=== Begin Enclosure ===
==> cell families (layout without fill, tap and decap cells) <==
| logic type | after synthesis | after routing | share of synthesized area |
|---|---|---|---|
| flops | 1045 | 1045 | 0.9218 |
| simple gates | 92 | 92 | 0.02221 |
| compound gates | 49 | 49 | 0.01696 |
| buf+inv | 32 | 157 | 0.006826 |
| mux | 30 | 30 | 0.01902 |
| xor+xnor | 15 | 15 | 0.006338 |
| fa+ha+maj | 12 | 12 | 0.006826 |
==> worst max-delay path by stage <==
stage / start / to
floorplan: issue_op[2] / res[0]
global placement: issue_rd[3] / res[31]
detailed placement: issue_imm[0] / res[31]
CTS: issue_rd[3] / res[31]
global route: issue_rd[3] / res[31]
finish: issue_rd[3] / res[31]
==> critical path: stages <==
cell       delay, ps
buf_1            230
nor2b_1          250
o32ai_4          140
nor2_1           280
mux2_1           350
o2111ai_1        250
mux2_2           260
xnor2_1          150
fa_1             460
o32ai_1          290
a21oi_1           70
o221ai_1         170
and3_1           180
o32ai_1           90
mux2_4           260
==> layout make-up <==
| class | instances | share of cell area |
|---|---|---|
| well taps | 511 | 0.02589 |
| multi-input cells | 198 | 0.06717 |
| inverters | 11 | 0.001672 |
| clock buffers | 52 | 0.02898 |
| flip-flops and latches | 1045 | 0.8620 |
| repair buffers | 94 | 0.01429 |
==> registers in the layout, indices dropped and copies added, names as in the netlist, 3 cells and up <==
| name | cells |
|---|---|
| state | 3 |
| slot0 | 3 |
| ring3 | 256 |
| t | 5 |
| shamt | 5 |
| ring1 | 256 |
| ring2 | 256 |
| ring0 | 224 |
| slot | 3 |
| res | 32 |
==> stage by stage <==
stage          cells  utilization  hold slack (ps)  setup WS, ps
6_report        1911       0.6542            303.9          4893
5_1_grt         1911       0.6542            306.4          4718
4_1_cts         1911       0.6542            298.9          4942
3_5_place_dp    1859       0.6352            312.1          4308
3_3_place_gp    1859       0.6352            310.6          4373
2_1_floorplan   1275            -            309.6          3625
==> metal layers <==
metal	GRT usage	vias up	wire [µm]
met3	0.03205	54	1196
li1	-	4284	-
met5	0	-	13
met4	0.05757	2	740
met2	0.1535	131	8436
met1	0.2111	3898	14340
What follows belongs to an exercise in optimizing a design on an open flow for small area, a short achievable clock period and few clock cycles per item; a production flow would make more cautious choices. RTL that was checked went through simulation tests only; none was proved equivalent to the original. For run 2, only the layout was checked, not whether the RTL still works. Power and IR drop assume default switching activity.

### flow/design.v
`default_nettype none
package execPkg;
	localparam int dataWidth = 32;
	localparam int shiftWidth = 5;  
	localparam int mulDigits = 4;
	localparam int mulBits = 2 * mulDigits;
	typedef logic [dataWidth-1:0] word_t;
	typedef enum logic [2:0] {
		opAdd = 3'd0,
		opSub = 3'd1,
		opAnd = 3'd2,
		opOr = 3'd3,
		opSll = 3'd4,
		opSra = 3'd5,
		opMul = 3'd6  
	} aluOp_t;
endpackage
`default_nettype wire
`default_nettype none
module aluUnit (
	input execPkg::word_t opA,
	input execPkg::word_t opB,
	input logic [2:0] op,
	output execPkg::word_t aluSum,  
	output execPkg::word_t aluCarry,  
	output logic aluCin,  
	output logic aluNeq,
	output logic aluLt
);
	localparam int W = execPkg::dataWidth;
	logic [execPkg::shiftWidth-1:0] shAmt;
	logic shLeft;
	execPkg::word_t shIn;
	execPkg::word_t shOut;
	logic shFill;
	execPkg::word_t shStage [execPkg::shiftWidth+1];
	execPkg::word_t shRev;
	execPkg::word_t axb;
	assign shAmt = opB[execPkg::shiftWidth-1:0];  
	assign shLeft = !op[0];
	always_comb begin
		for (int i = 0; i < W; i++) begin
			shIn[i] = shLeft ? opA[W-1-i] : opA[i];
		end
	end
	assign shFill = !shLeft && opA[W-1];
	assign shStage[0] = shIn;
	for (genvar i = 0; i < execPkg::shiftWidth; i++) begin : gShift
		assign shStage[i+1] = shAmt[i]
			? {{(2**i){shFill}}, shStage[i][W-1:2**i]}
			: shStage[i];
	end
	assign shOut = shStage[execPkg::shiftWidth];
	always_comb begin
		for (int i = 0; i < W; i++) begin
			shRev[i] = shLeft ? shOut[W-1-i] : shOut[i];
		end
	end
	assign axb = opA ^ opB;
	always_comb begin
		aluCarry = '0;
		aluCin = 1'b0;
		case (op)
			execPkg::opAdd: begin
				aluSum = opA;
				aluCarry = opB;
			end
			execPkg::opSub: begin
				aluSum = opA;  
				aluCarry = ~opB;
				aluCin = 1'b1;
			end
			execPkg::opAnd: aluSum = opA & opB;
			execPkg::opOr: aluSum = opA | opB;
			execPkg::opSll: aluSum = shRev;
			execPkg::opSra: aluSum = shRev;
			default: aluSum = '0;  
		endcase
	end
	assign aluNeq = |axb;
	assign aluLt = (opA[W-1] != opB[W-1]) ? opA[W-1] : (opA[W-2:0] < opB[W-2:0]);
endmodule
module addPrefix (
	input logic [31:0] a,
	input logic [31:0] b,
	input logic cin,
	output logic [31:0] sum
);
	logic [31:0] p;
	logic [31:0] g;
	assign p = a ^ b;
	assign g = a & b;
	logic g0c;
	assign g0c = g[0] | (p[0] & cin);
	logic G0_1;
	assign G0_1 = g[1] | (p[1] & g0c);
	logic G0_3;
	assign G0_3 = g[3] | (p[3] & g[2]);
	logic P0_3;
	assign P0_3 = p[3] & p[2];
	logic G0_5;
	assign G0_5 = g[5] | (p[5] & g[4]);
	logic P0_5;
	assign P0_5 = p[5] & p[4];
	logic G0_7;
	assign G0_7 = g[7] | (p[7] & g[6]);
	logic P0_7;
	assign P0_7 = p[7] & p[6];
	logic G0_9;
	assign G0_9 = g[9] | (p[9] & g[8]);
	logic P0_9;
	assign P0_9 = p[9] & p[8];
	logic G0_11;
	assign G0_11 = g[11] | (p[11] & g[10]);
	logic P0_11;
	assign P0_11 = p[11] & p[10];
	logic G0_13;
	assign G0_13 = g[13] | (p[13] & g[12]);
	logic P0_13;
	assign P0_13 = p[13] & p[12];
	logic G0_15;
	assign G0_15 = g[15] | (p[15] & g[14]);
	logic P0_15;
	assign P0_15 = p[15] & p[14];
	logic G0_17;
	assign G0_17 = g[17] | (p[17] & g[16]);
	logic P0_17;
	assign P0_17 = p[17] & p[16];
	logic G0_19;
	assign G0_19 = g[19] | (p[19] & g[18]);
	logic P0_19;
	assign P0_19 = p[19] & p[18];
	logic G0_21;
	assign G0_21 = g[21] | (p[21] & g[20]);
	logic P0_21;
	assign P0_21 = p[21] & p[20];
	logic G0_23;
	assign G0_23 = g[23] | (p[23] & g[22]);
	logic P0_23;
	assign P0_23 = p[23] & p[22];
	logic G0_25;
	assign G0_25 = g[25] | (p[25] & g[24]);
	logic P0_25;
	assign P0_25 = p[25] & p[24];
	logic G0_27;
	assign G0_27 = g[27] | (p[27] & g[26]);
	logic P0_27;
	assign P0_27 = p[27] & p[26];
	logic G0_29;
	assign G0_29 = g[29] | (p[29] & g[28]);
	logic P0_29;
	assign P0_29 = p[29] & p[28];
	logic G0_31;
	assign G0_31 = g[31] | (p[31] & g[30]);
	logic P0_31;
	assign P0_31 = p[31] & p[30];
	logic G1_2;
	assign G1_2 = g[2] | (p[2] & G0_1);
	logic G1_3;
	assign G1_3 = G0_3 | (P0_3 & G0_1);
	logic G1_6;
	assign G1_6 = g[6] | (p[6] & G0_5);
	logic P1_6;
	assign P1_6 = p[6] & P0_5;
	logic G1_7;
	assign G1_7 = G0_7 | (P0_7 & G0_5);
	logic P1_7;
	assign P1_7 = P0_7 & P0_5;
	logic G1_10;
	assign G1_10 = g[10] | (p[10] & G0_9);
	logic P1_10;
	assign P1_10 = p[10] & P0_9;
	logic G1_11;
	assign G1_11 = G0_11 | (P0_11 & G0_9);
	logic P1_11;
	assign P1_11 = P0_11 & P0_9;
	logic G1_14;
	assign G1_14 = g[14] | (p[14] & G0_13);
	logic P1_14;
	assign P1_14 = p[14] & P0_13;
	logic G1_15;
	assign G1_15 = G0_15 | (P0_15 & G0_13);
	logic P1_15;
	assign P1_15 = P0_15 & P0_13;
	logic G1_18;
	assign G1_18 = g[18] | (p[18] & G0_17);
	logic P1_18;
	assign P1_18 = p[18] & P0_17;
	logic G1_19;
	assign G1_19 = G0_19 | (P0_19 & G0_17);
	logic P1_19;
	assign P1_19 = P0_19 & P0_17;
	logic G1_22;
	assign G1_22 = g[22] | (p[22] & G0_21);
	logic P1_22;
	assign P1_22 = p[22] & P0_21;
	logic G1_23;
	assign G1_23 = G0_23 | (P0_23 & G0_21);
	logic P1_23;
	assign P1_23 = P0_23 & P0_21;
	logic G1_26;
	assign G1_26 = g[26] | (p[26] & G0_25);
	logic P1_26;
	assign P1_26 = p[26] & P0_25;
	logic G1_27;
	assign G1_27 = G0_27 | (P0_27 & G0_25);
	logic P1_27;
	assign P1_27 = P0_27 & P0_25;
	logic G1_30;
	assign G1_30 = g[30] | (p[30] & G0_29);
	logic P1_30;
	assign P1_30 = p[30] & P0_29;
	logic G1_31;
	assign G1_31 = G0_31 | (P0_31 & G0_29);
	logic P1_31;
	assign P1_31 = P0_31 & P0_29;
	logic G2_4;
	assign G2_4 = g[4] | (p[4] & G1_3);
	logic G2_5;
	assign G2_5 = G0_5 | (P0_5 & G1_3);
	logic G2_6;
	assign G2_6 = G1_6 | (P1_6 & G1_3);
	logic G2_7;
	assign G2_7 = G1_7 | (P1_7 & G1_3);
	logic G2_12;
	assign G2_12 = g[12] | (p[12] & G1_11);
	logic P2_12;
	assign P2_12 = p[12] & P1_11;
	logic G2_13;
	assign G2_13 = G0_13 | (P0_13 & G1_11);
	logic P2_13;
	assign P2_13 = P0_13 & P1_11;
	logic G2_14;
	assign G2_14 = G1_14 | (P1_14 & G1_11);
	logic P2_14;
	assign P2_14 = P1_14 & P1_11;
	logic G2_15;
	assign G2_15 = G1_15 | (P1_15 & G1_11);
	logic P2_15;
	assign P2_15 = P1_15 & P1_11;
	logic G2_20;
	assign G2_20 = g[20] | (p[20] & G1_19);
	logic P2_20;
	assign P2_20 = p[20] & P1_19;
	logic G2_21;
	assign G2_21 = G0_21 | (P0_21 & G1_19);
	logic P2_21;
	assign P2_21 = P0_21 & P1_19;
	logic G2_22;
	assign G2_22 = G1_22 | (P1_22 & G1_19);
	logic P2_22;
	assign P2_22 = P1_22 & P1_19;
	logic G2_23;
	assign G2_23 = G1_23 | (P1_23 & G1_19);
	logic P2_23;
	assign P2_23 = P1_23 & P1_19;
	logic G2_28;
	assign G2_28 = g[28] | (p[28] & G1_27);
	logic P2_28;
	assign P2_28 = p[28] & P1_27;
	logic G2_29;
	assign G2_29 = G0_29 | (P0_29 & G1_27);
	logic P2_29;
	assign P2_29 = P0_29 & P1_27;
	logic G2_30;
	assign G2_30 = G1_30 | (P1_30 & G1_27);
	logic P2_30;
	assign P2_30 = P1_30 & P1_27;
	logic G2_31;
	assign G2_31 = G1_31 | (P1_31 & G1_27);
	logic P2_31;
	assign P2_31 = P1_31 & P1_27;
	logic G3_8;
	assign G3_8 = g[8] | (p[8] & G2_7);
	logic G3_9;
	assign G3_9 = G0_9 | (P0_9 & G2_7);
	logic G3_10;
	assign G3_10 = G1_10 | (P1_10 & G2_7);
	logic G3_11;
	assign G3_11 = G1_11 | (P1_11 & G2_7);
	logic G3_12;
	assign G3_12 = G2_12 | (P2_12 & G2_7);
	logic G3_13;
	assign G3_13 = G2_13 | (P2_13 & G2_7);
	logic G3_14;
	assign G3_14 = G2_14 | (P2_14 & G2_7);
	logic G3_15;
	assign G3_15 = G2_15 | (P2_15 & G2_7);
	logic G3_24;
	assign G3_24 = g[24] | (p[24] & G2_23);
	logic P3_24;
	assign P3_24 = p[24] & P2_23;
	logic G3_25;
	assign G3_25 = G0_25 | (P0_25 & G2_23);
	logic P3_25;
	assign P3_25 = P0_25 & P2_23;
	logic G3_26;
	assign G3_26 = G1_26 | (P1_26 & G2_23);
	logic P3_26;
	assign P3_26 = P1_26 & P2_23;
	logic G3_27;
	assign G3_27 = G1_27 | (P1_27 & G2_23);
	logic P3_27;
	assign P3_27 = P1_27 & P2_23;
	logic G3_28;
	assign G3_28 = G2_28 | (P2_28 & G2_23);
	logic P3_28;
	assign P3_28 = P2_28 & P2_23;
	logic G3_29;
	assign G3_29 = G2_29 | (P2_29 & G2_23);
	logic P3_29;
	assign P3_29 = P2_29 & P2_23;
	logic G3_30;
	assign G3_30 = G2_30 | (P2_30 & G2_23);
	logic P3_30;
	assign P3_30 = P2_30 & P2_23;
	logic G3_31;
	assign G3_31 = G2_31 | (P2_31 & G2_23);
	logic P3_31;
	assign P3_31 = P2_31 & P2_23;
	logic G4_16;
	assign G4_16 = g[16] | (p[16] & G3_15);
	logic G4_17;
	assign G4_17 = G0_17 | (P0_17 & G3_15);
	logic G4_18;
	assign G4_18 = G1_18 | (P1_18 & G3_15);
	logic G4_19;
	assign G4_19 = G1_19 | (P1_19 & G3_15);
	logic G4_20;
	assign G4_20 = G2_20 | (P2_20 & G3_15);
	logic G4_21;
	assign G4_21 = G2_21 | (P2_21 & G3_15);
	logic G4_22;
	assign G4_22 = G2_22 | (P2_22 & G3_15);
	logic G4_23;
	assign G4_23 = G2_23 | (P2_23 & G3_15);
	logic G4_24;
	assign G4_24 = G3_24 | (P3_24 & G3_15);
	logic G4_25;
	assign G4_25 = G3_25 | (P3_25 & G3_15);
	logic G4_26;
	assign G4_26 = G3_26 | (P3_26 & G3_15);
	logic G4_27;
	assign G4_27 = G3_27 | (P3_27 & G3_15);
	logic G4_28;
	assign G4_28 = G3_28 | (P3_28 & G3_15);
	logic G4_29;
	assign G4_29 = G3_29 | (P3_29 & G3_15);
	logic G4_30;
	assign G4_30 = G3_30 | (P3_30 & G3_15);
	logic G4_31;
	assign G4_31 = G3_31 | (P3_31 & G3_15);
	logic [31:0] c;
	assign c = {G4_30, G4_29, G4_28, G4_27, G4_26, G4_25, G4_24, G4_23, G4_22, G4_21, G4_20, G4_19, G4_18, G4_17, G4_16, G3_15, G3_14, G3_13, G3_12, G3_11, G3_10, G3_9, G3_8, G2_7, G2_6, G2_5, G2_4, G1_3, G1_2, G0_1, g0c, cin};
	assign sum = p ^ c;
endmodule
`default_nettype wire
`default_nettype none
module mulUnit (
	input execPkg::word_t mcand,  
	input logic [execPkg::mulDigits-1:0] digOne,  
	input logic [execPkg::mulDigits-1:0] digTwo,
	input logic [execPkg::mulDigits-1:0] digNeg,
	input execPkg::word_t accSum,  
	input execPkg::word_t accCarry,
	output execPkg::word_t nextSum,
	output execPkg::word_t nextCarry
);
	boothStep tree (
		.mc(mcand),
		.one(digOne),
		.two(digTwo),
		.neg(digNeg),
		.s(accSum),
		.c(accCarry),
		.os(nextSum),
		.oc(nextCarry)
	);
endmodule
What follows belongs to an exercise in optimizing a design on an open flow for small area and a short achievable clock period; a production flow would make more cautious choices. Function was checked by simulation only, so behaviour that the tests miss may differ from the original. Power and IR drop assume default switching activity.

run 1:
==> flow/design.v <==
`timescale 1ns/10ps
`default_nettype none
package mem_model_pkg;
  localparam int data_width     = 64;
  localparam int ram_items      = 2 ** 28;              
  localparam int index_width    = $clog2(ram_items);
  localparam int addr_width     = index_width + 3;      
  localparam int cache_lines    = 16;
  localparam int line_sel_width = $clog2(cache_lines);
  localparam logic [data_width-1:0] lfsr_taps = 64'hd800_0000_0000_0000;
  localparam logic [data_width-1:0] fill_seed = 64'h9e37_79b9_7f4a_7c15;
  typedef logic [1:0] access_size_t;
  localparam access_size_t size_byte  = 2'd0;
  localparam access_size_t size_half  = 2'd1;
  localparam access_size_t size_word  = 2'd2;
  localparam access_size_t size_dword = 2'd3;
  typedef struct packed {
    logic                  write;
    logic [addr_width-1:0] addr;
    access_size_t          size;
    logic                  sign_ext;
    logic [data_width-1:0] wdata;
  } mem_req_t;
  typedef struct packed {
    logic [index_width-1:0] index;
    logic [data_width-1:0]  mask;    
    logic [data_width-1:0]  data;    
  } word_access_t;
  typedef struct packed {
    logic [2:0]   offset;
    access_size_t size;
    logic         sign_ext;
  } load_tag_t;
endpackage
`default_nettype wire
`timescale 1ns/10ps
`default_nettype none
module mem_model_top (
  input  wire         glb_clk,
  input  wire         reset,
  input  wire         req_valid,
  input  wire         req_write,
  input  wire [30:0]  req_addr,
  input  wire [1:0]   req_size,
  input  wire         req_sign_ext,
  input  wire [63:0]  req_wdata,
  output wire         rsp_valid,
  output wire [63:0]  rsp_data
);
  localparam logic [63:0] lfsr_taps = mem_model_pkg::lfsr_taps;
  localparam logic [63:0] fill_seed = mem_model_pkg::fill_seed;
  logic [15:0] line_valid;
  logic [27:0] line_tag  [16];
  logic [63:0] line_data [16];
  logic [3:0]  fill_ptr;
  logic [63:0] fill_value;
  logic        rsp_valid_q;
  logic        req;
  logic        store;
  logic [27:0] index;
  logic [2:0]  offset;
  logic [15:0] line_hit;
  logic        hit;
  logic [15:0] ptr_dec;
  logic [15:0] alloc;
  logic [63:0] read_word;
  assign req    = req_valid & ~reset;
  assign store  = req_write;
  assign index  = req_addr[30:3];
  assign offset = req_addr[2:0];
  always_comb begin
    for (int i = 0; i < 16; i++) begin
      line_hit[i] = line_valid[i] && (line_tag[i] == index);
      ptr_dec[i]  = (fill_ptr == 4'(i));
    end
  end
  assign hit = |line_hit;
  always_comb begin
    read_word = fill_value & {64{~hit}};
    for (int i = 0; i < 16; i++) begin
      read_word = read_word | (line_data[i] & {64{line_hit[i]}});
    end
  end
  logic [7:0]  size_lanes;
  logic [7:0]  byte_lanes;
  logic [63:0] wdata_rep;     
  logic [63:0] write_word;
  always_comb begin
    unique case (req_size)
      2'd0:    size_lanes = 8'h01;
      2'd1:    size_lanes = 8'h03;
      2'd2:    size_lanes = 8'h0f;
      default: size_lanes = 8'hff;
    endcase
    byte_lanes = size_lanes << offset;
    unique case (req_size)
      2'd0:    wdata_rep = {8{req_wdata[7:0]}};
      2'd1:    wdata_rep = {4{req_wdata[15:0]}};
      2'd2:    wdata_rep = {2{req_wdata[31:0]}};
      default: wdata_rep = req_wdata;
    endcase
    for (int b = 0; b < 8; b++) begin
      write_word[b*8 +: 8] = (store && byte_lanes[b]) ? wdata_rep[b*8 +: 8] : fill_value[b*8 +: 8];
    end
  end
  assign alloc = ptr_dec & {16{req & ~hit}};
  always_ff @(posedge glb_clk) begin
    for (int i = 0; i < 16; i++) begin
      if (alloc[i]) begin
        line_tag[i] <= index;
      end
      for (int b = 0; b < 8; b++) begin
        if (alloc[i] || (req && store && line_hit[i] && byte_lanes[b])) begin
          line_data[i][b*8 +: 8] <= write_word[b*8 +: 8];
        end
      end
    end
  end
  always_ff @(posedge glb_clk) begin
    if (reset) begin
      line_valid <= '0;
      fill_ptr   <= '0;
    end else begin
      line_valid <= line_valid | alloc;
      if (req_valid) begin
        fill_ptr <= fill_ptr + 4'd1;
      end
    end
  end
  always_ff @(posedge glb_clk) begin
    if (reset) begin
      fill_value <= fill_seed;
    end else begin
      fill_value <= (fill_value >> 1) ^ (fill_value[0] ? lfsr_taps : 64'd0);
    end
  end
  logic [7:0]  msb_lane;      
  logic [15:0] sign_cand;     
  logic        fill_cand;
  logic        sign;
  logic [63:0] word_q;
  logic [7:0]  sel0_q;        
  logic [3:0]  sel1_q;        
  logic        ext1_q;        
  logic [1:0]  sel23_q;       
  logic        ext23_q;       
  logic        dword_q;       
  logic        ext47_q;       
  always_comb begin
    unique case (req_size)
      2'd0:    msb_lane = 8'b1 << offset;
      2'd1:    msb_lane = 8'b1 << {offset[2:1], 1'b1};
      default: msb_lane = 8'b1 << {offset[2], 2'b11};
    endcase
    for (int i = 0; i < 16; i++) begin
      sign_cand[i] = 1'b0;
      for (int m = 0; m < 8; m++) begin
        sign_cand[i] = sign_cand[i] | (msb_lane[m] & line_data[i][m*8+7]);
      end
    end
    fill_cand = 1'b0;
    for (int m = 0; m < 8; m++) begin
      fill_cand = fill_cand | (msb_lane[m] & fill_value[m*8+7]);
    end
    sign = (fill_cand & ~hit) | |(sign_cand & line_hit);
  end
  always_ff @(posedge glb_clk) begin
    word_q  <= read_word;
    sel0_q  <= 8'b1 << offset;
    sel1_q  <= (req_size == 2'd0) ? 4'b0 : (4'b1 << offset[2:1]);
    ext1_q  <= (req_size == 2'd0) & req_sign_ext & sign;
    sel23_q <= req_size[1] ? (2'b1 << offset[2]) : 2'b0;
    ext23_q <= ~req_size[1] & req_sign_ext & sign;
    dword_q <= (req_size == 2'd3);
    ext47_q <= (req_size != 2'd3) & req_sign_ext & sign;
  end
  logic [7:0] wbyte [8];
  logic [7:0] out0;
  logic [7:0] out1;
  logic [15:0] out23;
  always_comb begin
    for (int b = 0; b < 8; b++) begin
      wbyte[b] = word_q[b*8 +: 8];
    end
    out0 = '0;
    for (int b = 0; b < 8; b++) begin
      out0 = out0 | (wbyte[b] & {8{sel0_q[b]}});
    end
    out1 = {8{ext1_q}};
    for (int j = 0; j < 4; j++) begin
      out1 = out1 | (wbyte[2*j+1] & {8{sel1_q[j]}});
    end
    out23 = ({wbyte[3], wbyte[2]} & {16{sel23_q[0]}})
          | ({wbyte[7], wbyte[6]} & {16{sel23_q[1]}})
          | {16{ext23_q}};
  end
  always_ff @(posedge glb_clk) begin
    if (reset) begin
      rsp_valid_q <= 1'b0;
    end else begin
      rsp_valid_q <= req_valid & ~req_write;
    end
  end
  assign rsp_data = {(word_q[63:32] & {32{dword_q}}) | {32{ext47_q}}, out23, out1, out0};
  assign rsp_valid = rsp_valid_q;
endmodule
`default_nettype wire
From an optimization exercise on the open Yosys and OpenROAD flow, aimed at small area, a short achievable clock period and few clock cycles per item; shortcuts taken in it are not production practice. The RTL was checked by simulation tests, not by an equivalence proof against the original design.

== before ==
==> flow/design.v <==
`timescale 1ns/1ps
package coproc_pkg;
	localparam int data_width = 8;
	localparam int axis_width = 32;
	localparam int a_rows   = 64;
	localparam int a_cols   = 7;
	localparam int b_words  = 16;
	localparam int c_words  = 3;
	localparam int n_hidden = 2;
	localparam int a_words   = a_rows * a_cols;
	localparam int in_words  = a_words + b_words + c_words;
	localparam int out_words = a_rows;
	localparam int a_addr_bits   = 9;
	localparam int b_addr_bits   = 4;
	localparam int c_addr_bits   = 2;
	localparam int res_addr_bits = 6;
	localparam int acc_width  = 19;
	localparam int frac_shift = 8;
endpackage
=== End Enclosure ===
#### [Aim of the exercise]
Show every line of the material that includes the string "accSum".

#### [The completed task]
	input execPkg::word_t accSum,  
		.s(accSum),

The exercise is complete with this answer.